(SUPPLIED MATERIAL)
From an optimization exercise on the open Yosys and OpenROAD flow, aimed at small area, a short achievable clock period and few clock cycles per item; shortcuts taken in it are not production practice.
The RTL was checked by simulation tests, not by an equivalence proof against the original design.

## flow/config.mk

```make
export PLATFORM = sky130hd
export DESIGN_NAME = mod_inv_bin
export DESIGN_NICKNAME = mod_inv_bin
export VERILOG_FILES = /design/flow/design.v
export SDC_FILE = /design/flow/constraint.sdc
export NUM_CORES = 4
export LEC_CHECK = 0
export CAP_MARGIN = 20
export CORE_MARGIN = 2
export CORE_UTILIZATION = 25
export PLACE_DENSITY = 0.4
export SLEW_MARGIN = 20
```

## flow/constraint.sdc

```tcl
create_clock -name core_clock -period 10.0 [get_ports {clk}]
set_input_delay 2.0000 -clock core_clock [delete_from_list [all_inputs] [get_ports {clk}]]
set_output_delay 2.0000 -clock core_clock [all_outputs]
set_load 0.01 [all_outputs]
```

## flow/design.v

```verilog
module mod_inv_bin #(
    parameter int WIDTH     = 128,
    parameter int MAX_STEPS = 4*WIDTH+4,
    parameter int CNT_W     = $clog2(MAX_STEPS+1)
) (
    input  logic             clk,
    input  logic             rst,
    input  logic [WIDTH-1:0] a,
    input  logic [WIDTH-1:0] p,
    input  logic             start,
    output logic             busy,
    output logic [WIDTH-1:0] inv,
    output logic             done,
    output logic             error,
    output logic [1:0]       err_code
);
    typedef enum logic [1:0] {
        S_IDLE,
        S_CHECK,
        S_RUN,
        S_FIN
    } state_t;
    state_t           state_q, state_d;
    logic             start_q, start_d;
    logic [WIDTH-1:0] u_q, u_d;
    logic [WIDTH-1:0] v_q, v_d;
    logic [WIDTH-1:0] pr_q, pr_d;
    logic [WIDTH-1:0] x1_q, x1_d;
    logic [WIDTH-1:0] x2_q, x2_d;
    logic             busy_q, busy_d;
    logic             done_q, done_d;
    logic             error_q, error_d;
    logic [WIDTH-1:0] inv_q, inv_d;
    logic [1:0]       err_code_q, err_code_d;
    logic [CNT_W-1:0] steps_q, steps_d;
    function automatic logic [WIDTH-1:0] halve_mod(input logic [WIDTH-1:0] x,
                                                   input logic [WIDTH-1:0] m);
        logic [WIDTH:0] s;
        s = x[0] ? ({1'b0, x} + {1'b0, m}) : {1'b0, x};
        halve_mod = s[WIDTH:1];
    endfunction
    function automatic logic [WIDTH-1:0] sub_mod(input logic [WIDTH-1:0] x,
                                                 input logic [WIDTH-1:0] y,
                                                 input logic [WIDTH-1:0] m);
        logic [WIDTH:0] d;
        d = {1'b0, x} - {1'b0, y};
        if (x < y) begin
            d = d + {1'b0, m};
        end
        sub_mod = d[WIDTH-1:0];
    endfunction
    always_comb begin
        state_d    = state_q;
        start_d    = start;
        u_d        = u_q;
        v_d        = v_q;
        pr_d       = pr_q;
        x1_d       = x1_q;
        x2_d       = x2_q;
        busy_d     = busy_q;
        done_d     = 1'b0;
        error_d    = 1'b0;
        inv_d      = inv_q;
        err_code_d = err_code_q;
        steps_d    = steps_q;
        case (state_q)
            S_IDLE: begin
                if (start && !start_q) begin
                    u_d     = a;
                    v_d     = p;
                    pr_d    = p;
                    x1_d    = WIDTH'(1);
                    x2_d    = '0;
                    steps_d = '0;
                    busy_d  = 1'b1;
                    state_d = S_CHECK;
                end
            end
            S_CHECK: begin
                if (!pr_q[0] || (pr_q < WIDTH'(3))) begin
                    state_d    = S_FIN;
                    error_d    = 1'b1;
                    err_code_d = 2'd2;
                    inv_d      = '0;
                end else if ((u_q == '0) || (u_q >= pr_q)) begin
                    state_d    = S_FIN;
                    error_d    = 1'b1;
                    err_code_d = 2'd1;
                    inv_d      = '0;
                end else begin
                    state_d = S_RUN;
                end
            end
            S_RUN: begin
                if (steps_q == CNT_W'(MAX_STEPS)) begin
                    state_d    = S_FIN;
                    error_d    = 1'b1;
                    err_code_d = 2'd3;
                    inv_d      = '0;
                end else begin
                    steps_d = steps_q + CNT_W'(1);
                    if (u_q == WIDTH'(1)) begin
                        state_d    = S_FIN;
                        done_d     = 1'b1;
                        err_code_d = 2'd0;
                        inv_d      = x1_q;
                    end else if (v_q == WIDTH'(1)) begin
                        state_d    = S_FIN;
                        done_d     = 1'b1;
                        err_code_d = 2'd0;
                        inv_d      = x2_q;
                    end else if ((u_q == '0) || (v_q == '0)) begin
                        state_d    = S_FIN;
                        error_d    = 1'b1;
                        err_code_d = 2'd3;
                        inv_d      = '0;
                    end else if (!u_q[0]) begin
                        u_d  = u_q >> 1;
                        x1_d = halve_mod(x1_q, pr_q);
                    end else if (!v_q[0]) begin
                        v_d  = v_q >> 1;
                        x2_d = halve_mod(x2_q, pr_q);
                    end else if (u_q >= v_q) begin
                        u_d  = u_q - v_q;
                        x1_d = sub_mod(x1_q, x2_q, pr_q);
                    end else begin
                        v_d  = v_q - u_q;
                        x2_d = sub_mod(x2_q, x1_q, pr_q);
                    end
                end
            end
            S_FIN: begin
                busy_d  = 1'b0;
                state_d = S_IDLE;
            end
            default: begin
                busy_d  = 1'b0;
                state_d = S_IDLE;
            end
        endcase
    end
    always_ff @(posedge clk) begin
        if (rst) begin
            state_q    <= S_IDLE;
            start_q    <= 1'b0;
            u_q        <= '0;
            v_q        <= '0;
            pr_q       <= '0;
            x1_q       <= '0;
            x2_q       <= '0;
            busy_q     <= 1'b0;
            done_q     <= 1'b0;
            error_q    <= 1'b0;
            inv_q      <= '0;
            err_code_q <= 2'd0;
            steps_q    <= '0;
        end else begin
            state_q    <= state_d;
            start_q    <= start_d;
            u_q        <= u_d;
            v_q        <= v_d;
            pr_q       <= pr_d;
            x1_q       <= x1_d;
            x2_q       <= x2_d;
            busy_q     <= busy_d;
            done_q     <= done_d;
            error_q    <= error_d;
            inv_q      <= inv_d;
            err_code_q <= err_code_d;
            steps_q    <= steps_d;
        end
    end
    assign busy     = busy_q;
    assign done     = done_q;
    assign error    = error_q;
    assign inv      = inv_q;
    assign err_code = err_code_q;
endmodule
```
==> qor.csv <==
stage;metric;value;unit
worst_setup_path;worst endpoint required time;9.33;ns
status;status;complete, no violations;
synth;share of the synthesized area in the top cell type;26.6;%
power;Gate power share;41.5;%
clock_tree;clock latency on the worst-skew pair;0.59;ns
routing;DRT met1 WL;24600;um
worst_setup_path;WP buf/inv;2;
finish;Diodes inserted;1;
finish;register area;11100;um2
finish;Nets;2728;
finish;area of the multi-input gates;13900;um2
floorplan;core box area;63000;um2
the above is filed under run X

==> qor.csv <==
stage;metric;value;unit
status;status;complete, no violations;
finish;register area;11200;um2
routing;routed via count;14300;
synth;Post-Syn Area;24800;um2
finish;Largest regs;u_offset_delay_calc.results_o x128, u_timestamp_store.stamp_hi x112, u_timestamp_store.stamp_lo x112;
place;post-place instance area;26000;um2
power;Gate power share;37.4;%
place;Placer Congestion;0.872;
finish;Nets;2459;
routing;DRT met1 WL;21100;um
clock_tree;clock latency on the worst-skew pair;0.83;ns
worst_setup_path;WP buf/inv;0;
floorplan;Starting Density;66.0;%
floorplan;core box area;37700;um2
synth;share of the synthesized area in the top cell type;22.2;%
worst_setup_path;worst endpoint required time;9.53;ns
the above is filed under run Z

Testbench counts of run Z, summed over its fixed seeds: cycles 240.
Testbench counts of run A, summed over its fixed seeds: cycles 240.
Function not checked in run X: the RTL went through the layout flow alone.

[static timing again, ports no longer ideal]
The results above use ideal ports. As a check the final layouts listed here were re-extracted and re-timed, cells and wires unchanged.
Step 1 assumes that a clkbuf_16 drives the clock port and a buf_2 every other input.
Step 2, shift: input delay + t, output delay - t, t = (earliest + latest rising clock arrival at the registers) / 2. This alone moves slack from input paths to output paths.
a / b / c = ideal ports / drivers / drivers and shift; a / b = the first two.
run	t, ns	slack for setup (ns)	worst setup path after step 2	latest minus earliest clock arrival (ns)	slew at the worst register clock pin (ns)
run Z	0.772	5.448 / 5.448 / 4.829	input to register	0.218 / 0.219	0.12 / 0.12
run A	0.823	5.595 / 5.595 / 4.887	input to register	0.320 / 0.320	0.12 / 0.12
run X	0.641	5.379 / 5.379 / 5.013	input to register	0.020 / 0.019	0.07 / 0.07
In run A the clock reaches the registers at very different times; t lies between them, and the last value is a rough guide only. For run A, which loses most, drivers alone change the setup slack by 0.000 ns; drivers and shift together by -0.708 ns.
Background: an optimization exercise with open tools, aiming at small area. Do not read the settings as production practice. The RTL was checked by simulation tests, not by an equivalence proof against the original design. Power is estimated from default activity; no workload was simulated.

==> run X: inputs <==
==> flow/design.v <==
package vespa_pkg;
    localparam int NREGS   = 32;
    localparam int REG_MSB = 4;
    localparam int OP_HI   = 31;
    localparam int OP_LO   = 27;
    localparam int RD_HI   = 26;
    localparam int RD_LO   = 22;
    localparam int CD_HI   = 26;
    localparam int CD_LO   = 23;
    localparam int RS1_HI  = 21;
    localparam int RS1_LO  = 17;
    localparam int IMM_BIT = 16;
    localparam int RS2_HI  = 15;
    localparam int RS2_LO  = 11;
    typedef enum logic [4:0] {
        OP_NOP = 5'd0,
        OP_ADD = 5'd1,
        OP_SUB = 5'd2,
        OP_OR  = 5'd3,
        OP_AND = 5'd4,
        OP_NOT = 5'd5,
        OP_XOR = 5'd6,
        OP_CMP = 5'd7,
        OP_BXX = 5'd8,
        OP_JMP = 5'd9,
        OP_LD  = 5'd10,
        OP_LDI = 5'd11,
        OP_LDX = 5'd12,
        OP_ST  = 5'd13,
        OP_STX = 5'd14,
        OP_HLT = 5'd31
    } opcode_e;
    typedef enum logic {
        ST_RUN    = 1'b0,
        ST_HALTED = 1'b1
    } dec_state_e;
endpackage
(End SUPPLIED MATERIAL)
> _ACTION ITEM_
In the listing above, find the line with "place;Placer Congestion;0.872;" and the line with "Step 1 assumes", then print exactly those two lines and every line between them, and nothing more.

> _WRITTEN ANSWER_
place;Placer Congestion;0.872;
finish;Nets;2459;
routing;DRT met1 WL;21100;um
clock_tree;clock latency on the worst-skew pair;0.83;ns
worst_setup_path;WP buf/inv;0;
floorplan;Starting Density;66.0;%
floorplan;core box area;37700;um2
synth;share of the synthesized area in the top cell type;22.2;%
worst_setup_path;worst endpoint required time;9.53;ns
the above is filed under run Z

Testbench counts of run Z, summed over its fixed seeds: cycles 240.
Testbench counts of run A, summed over its fixed seeds: cycles 240.
Function not checked in run X: the RTL went through the layout flow alone.

[static timing again, ports no longer ideal]
The results above use ideal ports. As a check the final layouts listed here were re-extracted and re-timed, cells and wires unchanged.
Step 1 assumes that a clkbuf_16 drives the clock port and a buf_2 every other input.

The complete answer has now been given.